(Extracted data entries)
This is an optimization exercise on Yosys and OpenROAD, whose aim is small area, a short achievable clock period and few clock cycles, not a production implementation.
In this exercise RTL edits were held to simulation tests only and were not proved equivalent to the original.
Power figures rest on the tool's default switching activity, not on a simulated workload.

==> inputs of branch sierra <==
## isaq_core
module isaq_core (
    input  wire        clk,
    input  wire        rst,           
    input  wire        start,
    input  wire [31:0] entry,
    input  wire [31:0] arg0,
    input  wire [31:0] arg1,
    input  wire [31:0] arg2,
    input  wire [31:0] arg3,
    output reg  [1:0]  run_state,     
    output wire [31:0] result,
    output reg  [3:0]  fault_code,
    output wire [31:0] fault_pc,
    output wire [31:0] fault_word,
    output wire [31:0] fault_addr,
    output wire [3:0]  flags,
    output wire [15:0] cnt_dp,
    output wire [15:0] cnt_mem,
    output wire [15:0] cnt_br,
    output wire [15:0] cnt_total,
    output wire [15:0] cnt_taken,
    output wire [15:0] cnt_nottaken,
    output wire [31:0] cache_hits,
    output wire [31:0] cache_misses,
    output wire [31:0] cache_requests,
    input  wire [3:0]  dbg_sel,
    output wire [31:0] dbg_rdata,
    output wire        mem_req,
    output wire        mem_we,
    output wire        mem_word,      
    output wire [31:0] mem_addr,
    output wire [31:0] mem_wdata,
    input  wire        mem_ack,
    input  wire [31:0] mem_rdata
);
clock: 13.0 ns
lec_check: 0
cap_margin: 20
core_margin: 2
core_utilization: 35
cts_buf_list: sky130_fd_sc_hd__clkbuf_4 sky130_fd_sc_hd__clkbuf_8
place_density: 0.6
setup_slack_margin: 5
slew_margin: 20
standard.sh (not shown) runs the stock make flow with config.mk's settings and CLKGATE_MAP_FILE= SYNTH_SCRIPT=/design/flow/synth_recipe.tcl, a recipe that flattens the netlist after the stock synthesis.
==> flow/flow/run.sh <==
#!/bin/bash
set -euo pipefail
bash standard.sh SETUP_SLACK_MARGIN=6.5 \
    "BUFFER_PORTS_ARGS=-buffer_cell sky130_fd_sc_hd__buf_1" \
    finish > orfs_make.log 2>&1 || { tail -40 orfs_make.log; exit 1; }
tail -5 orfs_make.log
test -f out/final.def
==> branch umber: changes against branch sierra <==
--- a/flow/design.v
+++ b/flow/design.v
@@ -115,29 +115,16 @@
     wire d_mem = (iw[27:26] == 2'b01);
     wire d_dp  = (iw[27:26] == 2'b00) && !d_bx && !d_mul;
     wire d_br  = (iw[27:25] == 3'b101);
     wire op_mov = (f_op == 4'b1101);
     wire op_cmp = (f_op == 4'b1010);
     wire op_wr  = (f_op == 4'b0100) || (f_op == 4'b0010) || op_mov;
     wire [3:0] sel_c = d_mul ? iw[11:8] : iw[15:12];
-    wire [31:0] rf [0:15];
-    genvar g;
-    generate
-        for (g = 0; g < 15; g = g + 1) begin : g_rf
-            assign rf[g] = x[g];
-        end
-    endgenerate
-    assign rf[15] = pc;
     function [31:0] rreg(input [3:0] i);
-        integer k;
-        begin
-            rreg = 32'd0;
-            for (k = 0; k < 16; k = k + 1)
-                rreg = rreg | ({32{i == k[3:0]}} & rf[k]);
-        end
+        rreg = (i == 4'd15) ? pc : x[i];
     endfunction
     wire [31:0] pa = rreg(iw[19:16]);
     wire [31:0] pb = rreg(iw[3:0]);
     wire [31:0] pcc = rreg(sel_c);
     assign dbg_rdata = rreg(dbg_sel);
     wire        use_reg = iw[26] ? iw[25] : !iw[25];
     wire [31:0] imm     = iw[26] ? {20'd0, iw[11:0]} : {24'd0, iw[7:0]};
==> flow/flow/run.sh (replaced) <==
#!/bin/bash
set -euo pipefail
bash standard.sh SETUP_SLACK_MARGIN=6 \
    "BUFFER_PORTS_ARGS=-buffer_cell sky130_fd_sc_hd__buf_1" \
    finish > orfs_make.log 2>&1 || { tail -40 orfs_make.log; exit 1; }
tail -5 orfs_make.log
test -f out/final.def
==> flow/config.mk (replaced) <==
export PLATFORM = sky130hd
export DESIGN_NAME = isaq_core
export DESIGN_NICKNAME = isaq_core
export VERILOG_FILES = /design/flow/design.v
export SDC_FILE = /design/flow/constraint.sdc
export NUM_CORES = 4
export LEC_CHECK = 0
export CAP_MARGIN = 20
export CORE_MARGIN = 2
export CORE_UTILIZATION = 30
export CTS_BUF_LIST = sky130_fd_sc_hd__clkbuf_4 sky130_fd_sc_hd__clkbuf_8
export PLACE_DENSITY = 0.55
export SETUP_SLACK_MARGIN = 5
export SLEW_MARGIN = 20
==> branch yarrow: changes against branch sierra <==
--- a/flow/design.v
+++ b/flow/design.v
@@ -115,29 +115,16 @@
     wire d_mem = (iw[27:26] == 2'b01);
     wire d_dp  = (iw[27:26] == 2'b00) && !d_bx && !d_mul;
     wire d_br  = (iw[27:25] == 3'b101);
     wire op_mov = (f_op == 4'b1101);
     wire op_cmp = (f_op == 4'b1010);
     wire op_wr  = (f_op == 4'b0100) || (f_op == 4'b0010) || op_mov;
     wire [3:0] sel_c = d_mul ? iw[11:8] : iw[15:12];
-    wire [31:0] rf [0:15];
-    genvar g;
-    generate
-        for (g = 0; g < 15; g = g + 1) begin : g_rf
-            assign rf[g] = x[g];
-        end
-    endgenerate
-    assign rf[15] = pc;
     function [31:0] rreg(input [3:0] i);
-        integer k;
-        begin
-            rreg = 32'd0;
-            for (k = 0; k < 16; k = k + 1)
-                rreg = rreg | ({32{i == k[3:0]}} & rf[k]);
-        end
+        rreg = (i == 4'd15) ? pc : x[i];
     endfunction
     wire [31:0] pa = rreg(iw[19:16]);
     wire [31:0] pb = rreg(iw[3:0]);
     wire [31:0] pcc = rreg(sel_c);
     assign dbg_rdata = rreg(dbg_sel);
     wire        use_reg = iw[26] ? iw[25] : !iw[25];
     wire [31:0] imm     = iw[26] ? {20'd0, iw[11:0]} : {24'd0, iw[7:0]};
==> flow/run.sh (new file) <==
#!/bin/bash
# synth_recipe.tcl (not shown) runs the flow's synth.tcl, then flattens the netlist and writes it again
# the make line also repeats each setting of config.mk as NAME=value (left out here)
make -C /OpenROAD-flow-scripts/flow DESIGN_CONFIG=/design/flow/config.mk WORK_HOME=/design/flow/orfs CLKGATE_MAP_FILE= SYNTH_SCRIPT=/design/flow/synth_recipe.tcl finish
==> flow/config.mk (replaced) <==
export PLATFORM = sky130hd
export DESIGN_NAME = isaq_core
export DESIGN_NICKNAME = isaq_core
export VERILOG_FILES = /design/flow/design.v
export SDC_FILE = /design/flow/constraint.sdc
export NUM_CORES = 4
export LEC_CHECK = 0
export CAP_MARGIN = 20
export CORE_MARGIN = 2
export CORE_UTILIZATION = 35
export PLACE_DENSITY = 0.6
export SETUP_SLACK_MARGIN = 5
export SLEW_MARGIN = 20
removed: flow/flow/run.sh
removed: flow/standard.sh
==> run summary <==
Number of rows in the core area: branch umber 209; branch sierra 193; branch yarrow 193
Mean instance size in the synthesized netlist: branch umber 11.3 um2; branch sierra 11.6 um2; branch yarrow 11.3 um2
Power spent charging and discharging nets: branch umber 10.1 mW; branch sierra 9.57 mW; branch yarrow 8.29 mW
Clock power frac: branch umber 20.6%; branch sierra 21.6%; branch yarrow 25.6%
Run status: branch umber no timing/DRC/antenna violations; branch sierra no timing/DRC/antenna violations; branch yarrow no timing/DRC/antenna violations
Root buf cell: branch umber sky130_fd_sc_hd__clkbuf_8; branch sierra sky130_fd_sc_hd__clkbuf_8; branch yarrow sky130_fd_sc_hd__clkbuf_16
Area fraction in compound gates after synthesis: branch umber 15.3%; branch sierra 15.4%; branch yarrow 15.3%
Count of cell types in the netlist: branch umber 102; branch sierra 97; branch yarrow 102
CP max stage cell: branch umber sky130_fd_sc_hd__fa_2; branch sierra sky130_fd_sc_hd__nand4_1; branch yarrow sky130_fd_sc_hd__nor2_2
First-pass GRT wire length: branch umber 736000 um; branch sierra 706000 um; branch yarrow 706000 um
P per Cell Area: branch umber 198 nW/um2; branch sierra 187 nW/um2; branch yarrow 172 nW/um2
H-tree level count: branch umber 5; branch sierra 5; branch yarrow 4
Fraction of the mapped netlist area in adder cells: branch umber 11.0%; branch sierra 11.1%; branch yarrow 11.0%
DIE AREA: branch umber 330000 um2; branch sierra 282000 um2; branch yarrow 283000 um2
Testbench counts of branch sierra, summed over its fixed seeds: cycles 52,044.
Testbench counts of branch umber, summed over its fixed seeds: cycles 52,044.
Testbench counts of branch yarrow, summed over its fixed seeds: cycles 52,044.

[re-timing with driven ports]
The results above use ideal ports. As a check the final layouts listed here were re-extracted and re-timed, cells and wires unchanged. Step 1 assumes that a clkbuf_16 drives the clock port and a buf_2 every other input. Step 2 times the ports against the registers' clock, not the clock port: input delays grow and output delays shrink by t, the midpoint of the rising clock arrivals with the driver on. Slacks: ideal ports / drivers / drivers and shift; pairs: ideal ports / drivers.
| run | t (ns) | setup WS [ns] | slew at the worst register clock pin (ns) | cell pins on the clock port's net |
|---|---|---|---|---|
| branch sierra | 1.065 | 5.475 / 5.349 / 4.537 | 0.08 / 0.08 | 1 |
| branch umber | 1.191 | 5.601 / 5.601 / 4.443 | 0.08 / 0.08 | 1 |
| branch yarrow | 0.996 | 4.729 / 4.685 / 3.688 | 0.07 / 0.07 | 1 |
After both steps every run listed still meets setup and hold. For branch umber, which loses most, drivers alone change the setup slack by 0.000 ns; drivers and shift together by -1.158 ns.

### ACTIVITY:
Please print the lines from the start of the records up to and including the line with "cap_margin: 20", copying each one exactly and leaving out the rest.

### RESULT FOR THIS TASK:
This is an optimization exercise on Yosys and OpenROAD, whose aim is small area, a short achievable clock period and few clock cycles, not a production implementation.
In this exercise RTL edits were held to simulation tests only and were not proved equivalent to the original.
Power figures rest on the tool's default switching activity, not on a simulated workload.

==> inputs of branch sierra <==
## isaq_core
module isaq_core (
    input  wire        clk,
    input  wire        rst,           
    input  wire        start,
    input  wire [31:0] entry,
    input  wire [31:0] arg0,
    input  wire [31:0] arg1,
    input  wire [31:0] arg2,
    input  wire [31:0] arg3,
    output reg  [1:0]  run_state,     
    output wire [31:0] result,
    output reg  [3:0]  fault_code,
    output wire [31:0] fault_pc,
    output wire [31:0] fault_word,
    output wire [31:0] fault_addr,
    output wire [3:0]  flags,
    output wire [15:0] cnt_dp,
    output wire [15:0] cnt_mem,
    output wire [15:0] cnt_br,
    output wire [15:0] cnt_total,
    output wire [15:0] cnt_taken,
    output wire [15:0] cnt_nottaken,
    output wire [31:0] cache_hits,
    output wire [31:0] cache_misses,
    output wire [31:0] cache_requests,
    input  wire [3:0]  dbg_sel,
    output wire [31:0] dbg_rdata,
    output wire        mem_req,
    output wire        mem_we,
    output wire        mem_word,      
    output wire [31:0] mem_addr,
    output wire [31:0] mem_wdata,
    input  wire        mem_ack,
    input  wire [31:0] mem_rdata
);
clock: 13.0 ns
lec_check: 0
cap_margin: 20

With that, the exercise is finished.